_Activity_
Somewhere below is a line with "timeout_d = 1'b0;" and, later, a line with "count_d = 32'd0;"; repeat those two lines and all the lines between them, exactly as they are.

(Dataset items)
### config.mk
export PLATFORM = sky130hd
export DESIGN_NAME = period_meter
export DESIGN_NICKNAME = d
export VERILOG_FILES = /design/src/rtl/period_meter.sv
export SDC_FILE = /design/constraint.sdc
export NUM_CORES = 1
export LEC_CHECK = 0
export ABC_CLOCK_PERIOD_IN_PS = 3540
export BUFFER_PORTS_ARGS = -buffer_cell sky130_fd_sc_hd__buf_2
export CAP_MARGIN = 20
export CORE_ASPECT_RATIO = 1.4
export CORE_MARGIN = 3
export CORE_UTILIZATION = 55
export CTS_BUF_LIST = sky130_fd_sc_hd__clkbuf_16
export CTS_CLUSTER_DIAMETER = 50
export CTS_CLUSTER_SIZE = 20
export DETAILED_ROUTE_END_ITERATION = 12
export PLACE_DENSITY = 0.87
export SETUP_SLACK_MARGIN = 0.15
export SLEW_MARGIN = 20
export SYNTH_ARGS = -nofsm -noshare
export SYNTH_HDL_FRONTEND = slang
export SYNTH_SLANG_ARGS = --single-unit
### constraint.sdc
create_clock -name clock -period 3.54 [get_ports clock]
set_clock_uncertainty 0.15 [all_clocks]
set_input_delay 0.708 -clock clock [delete_from_list [all_inputs] [get_ports clock]]
set_output_delay 0.708 -clock clock [all_outputs]
set_load 0.01 [all_outputs]
### src/rtl/period_meter.sv
// Period meter: measures clock cycles between rising edges of an asynchronous pulse input,
// latching the period, a 2-bit speed code and a wrapping count of completed measurements.
module period_meter #(
   parameter int unsigned MAX_PERIOD = 32'd200000001,
   parameter int unsigned TH_01      = 32'd25000000,
   parameter int unsigned TH_10      = 32'd75000000,
   parameter int unsigned TH_11      = 32'd150000000
) (
   input  logic        clock,
   input  logic        reset_n,
   input  logic        enable,
   input  logic        sig_in,
   output logic [31:0] period,
   output logic [1:0]  code,
   output logic        valid,
   output logic        timeout,
   output logic [3:0]  events
);

   typedef enum logic [0:0] {StIdle, StMeasure} state_e;

   state_e      state_q, state_d;
   logic        s1_q, s2_q, s3_q;
   logic        rise;
   logic [31:0] count_q, count_d;
   logic [31:0] period_q, period_d;
   logic [1:0]  code_q, code_d;
   logic        valid_q, valid_d;
   logic        timeout_q, timeout_d;
   logic [3:0]  events_q, events_d;

   function automatic logic [1:0] speed_code(input logic [31:0] p);
      if (p < TH_01)      return 2'b00;
      else if (p < TH_10) return 2'b01;
      else if (p < TH_11) return 2'b10;
      else                return 2'b11;
   endfunction

   // Two-flop synchroniser plus one delay stage for edge detection; runs regardless of enable.
   always_ff @(posedge clock or negedge reset_n) begin
      if (!reset_n) begin
         s1_q <= 1'b0;
         s2_q <= 1'b0;
         s3_q <= 1'b0;
      end else begin
         s1_q <= sig_in;
         s2_q <= s1_q;
         s3_q <= s2_q;
      end
   end

   assign rise = s2_q & ~s3_q;

   always_comb begin
      state_d   = state_q;
      count_d   = count_q;
      period_d  = period_q;
      code_d    = code_q;
      valid_d   = 1'b0;
      timeout_d = 1'b0;
      events_d  = events_q;
      unique case (state_q)
         StIdle: begin
            if (rise && enable) begin
               count_d = 32'd1;
               state_d = StMeasure;
            end
         end
         StMeasure: begin
            if (!enable) begin
               count_d = 32'd0;
               state_d = StIdle;
            end else if (rise) begin
               // A rise on the timeout cycle still completes the measurement.
               period_d = count_q;
               code_d   = speed_code(count_q);
               valid_d  = 1'b1;
               events_d = events_q + 4'd1;
               count_d  = 32'd1;
            end else if (count_q == MAX_PERIOD) begin
               timeout_d = 1'b1;
               count_d   = 32'd0;
               state_d   = StIdle;
            end else begin
               count_d = count_q + 32'd1;
            end
         end
         default: state_d = StIdle;
      endcase
   end

   always_ff @(posedge clock or negedge reset_n) begin
      if (!reset_n) begin
         state_q   <= StIdle;
         count_q   <= 32'd0;
         period_q  <= 32'd0;
         code_q    <= 2'b00;
         valid_q   <= 1'b0;
         timeout_q <= 1'b0;
         events_q  <= 4'd0;
      end else begin
         state_q   <= state_d;
         count_q   <= count_d;
         period_q  <= period_d;
         code_q    <= code_d;
         valid_q   <= valid_d;
         timeout_q <= timeout_d;
         events_q  <= events_d;
      end
   end

   assign period  = period_q;
   assign code    = code_q;
   assign valid   = valid_q;
   assign timeout = timeout_q;
   assign events  = events_q;

endmodule

# After elaboration in Yosys (flattened, before gate mapping)
# Index checks and enable logic that the tools add are counted.
# word_totals
regBits	76
input_bits	4
out_inout_bits	40
word_cells	42
# op_classes
add_sub_neg	2
n_lt_le_gt_ge	3
n_eq_ne	2
muxes	20
n_bitwise	3
n_reduce_logical	2
# op_table
cell	count
32-bit two-way mux	4
32-bit case mux with 2 select lines	1
32-bit by 1-bit adder with 32-bit output (second input constant)	1
32-bit by 28-bit equality test with 1-bit output (second input constant)	1
32-bit by 25-bit < comparator with 1-bit output (second input constant)	1
32-bit by 27-bit < comparator with 1-bit output (second input constant)	1
32-bit by 28-bit < comparator with 1-bit output (second input constant)	1
1-bit two-way mux	12
4-bit by 1-bit adder with 4-bit output (second input constant)	1
2-bit two-way mux	2
3-bit AND reduction	1
2-bit != test (second input constant)	1
1-bit inverter	2
1-bit case mux with 2 select lines	1
1-bit bitwise AND	1
1-bit logical AND	1

# Logic depth before layout (Yosys ltp)
# depth
depth_word	5
mapped_depth	9
depth_no_buf	7

# Least setup slack after synthesis
# No wires, ideal clock.
# synth_path
path_kind	reg2reg
start	register count_q[30]
end	register count_q[17]
setup_time_ns	0.130
t_arrival_ns	1.953
required_ns	3.260
slack_ns	1.307
stages_incl_launch_ff	8
n_path_buf	2
synth_period_minus_slack_ns	2.233
path_cell_list	dfrtp_1 or4_4 nor2_1 or4b_1 buf_6 buf_8 a31oi_1 o22ai_1
# synth_between
elab_chain_len	5
# synth_lines
item	line_no	rtl
from (decl)	25	logic [31:0] count_q, count_d;
from (signal assigned)	103	count_q <= count_d;
32-bit by 28-bit equality test with 1-bit output	80	end else if (count_q == MAX_PERIOD) begin
32-bit two-way mux	80	
32-bit two-way mux	73	end else if (rise) begin
32-bit two-way mux	70	if (!enable) begin
32-bit case mux with 2 select lines	62	unique case (state_q)
# No other way between the ends.
# A chain may end at the register's enable or synchronous reset.

# Worst setup path after layout
# layout_path
start	register count_q[1]
end	register count_q[9]
# layout_between
elab_chain_len	5
# layout_lines
item	line_no
32-bit by 1-bit adder with 32-bit output / 32-bit by 28-bit equality test with 1-bit output (equally long branches)	85, 80
32-bit two-way mux *	80
32-bit two-way mux *	73
32-bit two-way mux *	70
32-bit case mux with 2 select lines *	62
# Every way passes the cells marked *; elsewhere a longest branch is shown, timed or not.

==> metrics.txt <==
GRT Total Usage 25.6%; async set or reset register ratio after synthesis 100%; H-tree lvl count 3; initial antenna violation count 0; initial DRC count 448; die area 8120 um^2; clk slew on worst S/H paths 60 ps; ANT cells 0; Bufs on Longest Clock Path 2; pwr/cell area 445 nW/um^2; # fillers 577; Mapped Area 3880 um^2; Slowest-stage cell, CP or4b_1; total number of vias 3535; Post-Syn Instances 448; clk_lat worst skew 330 ps; Via-to-Cell Ratio 6.22; Worst EP arrival 2900 ps; #FFs+latches synth 76; most common cell after layout, fill and taps aside nand2_1; post-CTS setup buffers 0; CP max FO 17; port bufs 43; Final Setup Violations 0; Final Hold Fails 0; Routed WL 10000 um; Final TNS setup 0 ps; cts repair resizes 0; vias in the first global route 3346; first-pass GRT wire length 16600 um; final std cells w/o fill 568; Layout Nets 478; clock root cell clkbuf_16; worst rel slew slack 38.9%; FMAX 350 MHz; Placed Area 4100 um^2; total core area 6700 um^2; Initial Util 57.9%; final instance area 4390 um^2; Syn Nets 455; crit path kind reg2reg; Syn Area/Cell 8.67 um^2; # DRC 0; Worst IR Drop VDD 298 uV; Area growth syn-to-layout 13.1%; DR WL/cell 17.6 um; antenna-violating nets left 0; TritonCTS Buffers 9; WP data required 3580 ps; count of different cell masters after synthesis 52; Pre-antenna DRT Iters 5; layout cells sized above 1 14.9%; Worst setup SP type flip-flop; CP Cell Sequence inv_1 > ha_1 > nor4b_1 > nand4_1 > or4b_1 > nand2_1 > o21ai_0; RSZ-0062 raised after global routing false; measured slew at the worst slew-check pin 917 ps; outcome complete, no violations; count of standard-cell rows 35; Max Cap Violations 0; Post-synth EDFFs 0; Final Cycle Share 80.6%; Die Width 77.0 um; Final Critical Period 2850 ps; hold_buf cts 0; Seq/Total Area, Yosys 49.0%; largest net degree at the start of global routing 77; IO Pins 44; Ys Warns 0; placed cell count 552; clk sinks 76; Worst setup EP type flip-flop; grt total ovfl 0; Die Y 105 um; Worst path max stage delay 870 ps; Hold Path Class reg2reg; gpl congestion 0.954; static leakage 2.08 nW; Most used DFF post-synth dfrtp_1; most frequent cells in the layout 112 x nand2_1, 76 x dfrtp_1, 42 x buf_2; DP HPWL 6740 um; Final Slew Violations 0; CTS tree yes
==> critical path: cells and delay by family (launching register included) <==
family / cells / cell delay [ps]
fa+ha+maj: 1 / 140
flops: 1 / 400
simple gates: 4 / 1740
buf+inv: 1 / 110
compound gates: 1 / 170
==> where the power goes <==
part	total, W	internal, W	switching (W)
registers	0.000925	0.000898	0.0000272
clock network	0.000893	0.000541	0.000352
logic	0.000135	0.0000462	0.0000890
total	0.00195	0.00149	0.000468
==> Yosys cell counts, drive strengths merged, types with 3 or more instances <==
library cell | count | area share [%]
nand4 | 21 | 3.4
dfrtp | 76 | 49
nor2 | 17 | 1.6
or4 | 5 | 1.2
and2 | 4 | 0.64
o22ai | 4 | 0.64
mux2i | 4 | 1.0
nand3 | 25 | 3.2
clkbuf | 29 | 2.8
o211ai | 6 | 1.2
or3 | 7 | 1.1
inv | 13 | 1.3
nand2 | 112 | 11
and4 | 6 | 1.4
a21oi | 8 | 1.0
a31oi | 16 | 2.6
nor4b | 4 | 0.90
o21ai | 17 | 2.2
buf | 9 | 1.6
and3 | 7 | 1.1
nor4 | 5 | 0.97
xnor2 | 3 | 0.68
ha | 3 | 0.97
nor3 | 15 | 1.9
==> sequential cells by signal, indices dropped and copies added, names as in the netlist <==
name / cells
count_q: 32
period: 32
events: 4
code: 2
s1_q: 1
s2_q: 1
s3_q: 1
state_q: 1
timeout: 1
valid: 1
==> kinds of logic after synthesis <==
kind of cell / count (synthesis) / share of synthesized area, %
flip-flops: 76 / 49.0
buffers and inverters: 52 / 5.80
AO/OA/AOI/OAI: 74 / 12.7
multiplexers: 4 / 1.03
XOR/XNOR: 3 / 0.677
adder cells (fa/ha/maj): 3 / 0.967
AND/OR/NAND/NOR: 236 / 29.8
==> metal layers <==
layer  part of all wire (%)  vias up  global-route usage, %  routed length (um)
met5                      0        -                      0                   0
met4                    2.9        0                   10.4                 287
met3                    7.2       29                   3.68                 718
met2                     48      181                   41.5                4780
met1                     42     1674                   34.6                4220
li1                       -     1651                      -                   -
==> path summary, 6_finish.rpt <==
| path | startpoint | endpoint | slack [ps] | cells past startpoint |
|---|---|---|---|---|
| setup / recovery | count_q[1] | count_q[9] | 690 | 7 |
| hold / removal | s1_q | s2_q | 210 | 0 |
| setup reg to reg | count_q[1] | count_q[9] | 690 | 7 |
| hold reg to reg | s1_q | s2_q | 210 | 0 |
| max in group asynchronous | reset_n | count_q[9] | 2290 | 1 |
| min in group asynchronous | reset_n | events[0] | 360 | 1 |
==> stage by stage <==
stage	hold slack (ps)	setup slack (ps)	power (W)	util (%)
after floorplan	181	1310	0.00101	-
after global placement	196	823	0.00107	61.2
after detailed placement	186	736	0.00108	61.2
after CTS	208	725	0.00196	65.5
after global routing	215	537	0.00203	65.5
final	208	685	0.00195	65.5
==> cell type report <==
cell class                 count  area [um^2]  area share [%]
inverter                      14         52.6            1.20
tap                           92          115            2.62
multi-input combinational    320         1760            40.0
sequential                    76         1900            43.3
clock inverter                 7         67.6            1.54
timing repair buffer          50          270            6.16
clock buffer                   9          225            5.13
Power figures use the tool's default switching activity.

_Expected output_
      timeout_d = 1'b0;
      events_d  = events_q;
      unique case (state_q)
         StIdle: begin
            if (rise && enable) begin
               count_d = 32'd1;
               state_d = StMeasure;
            end
         end
         StMeasure: begin
            if (!enable) begin
               count_d = 32'd0;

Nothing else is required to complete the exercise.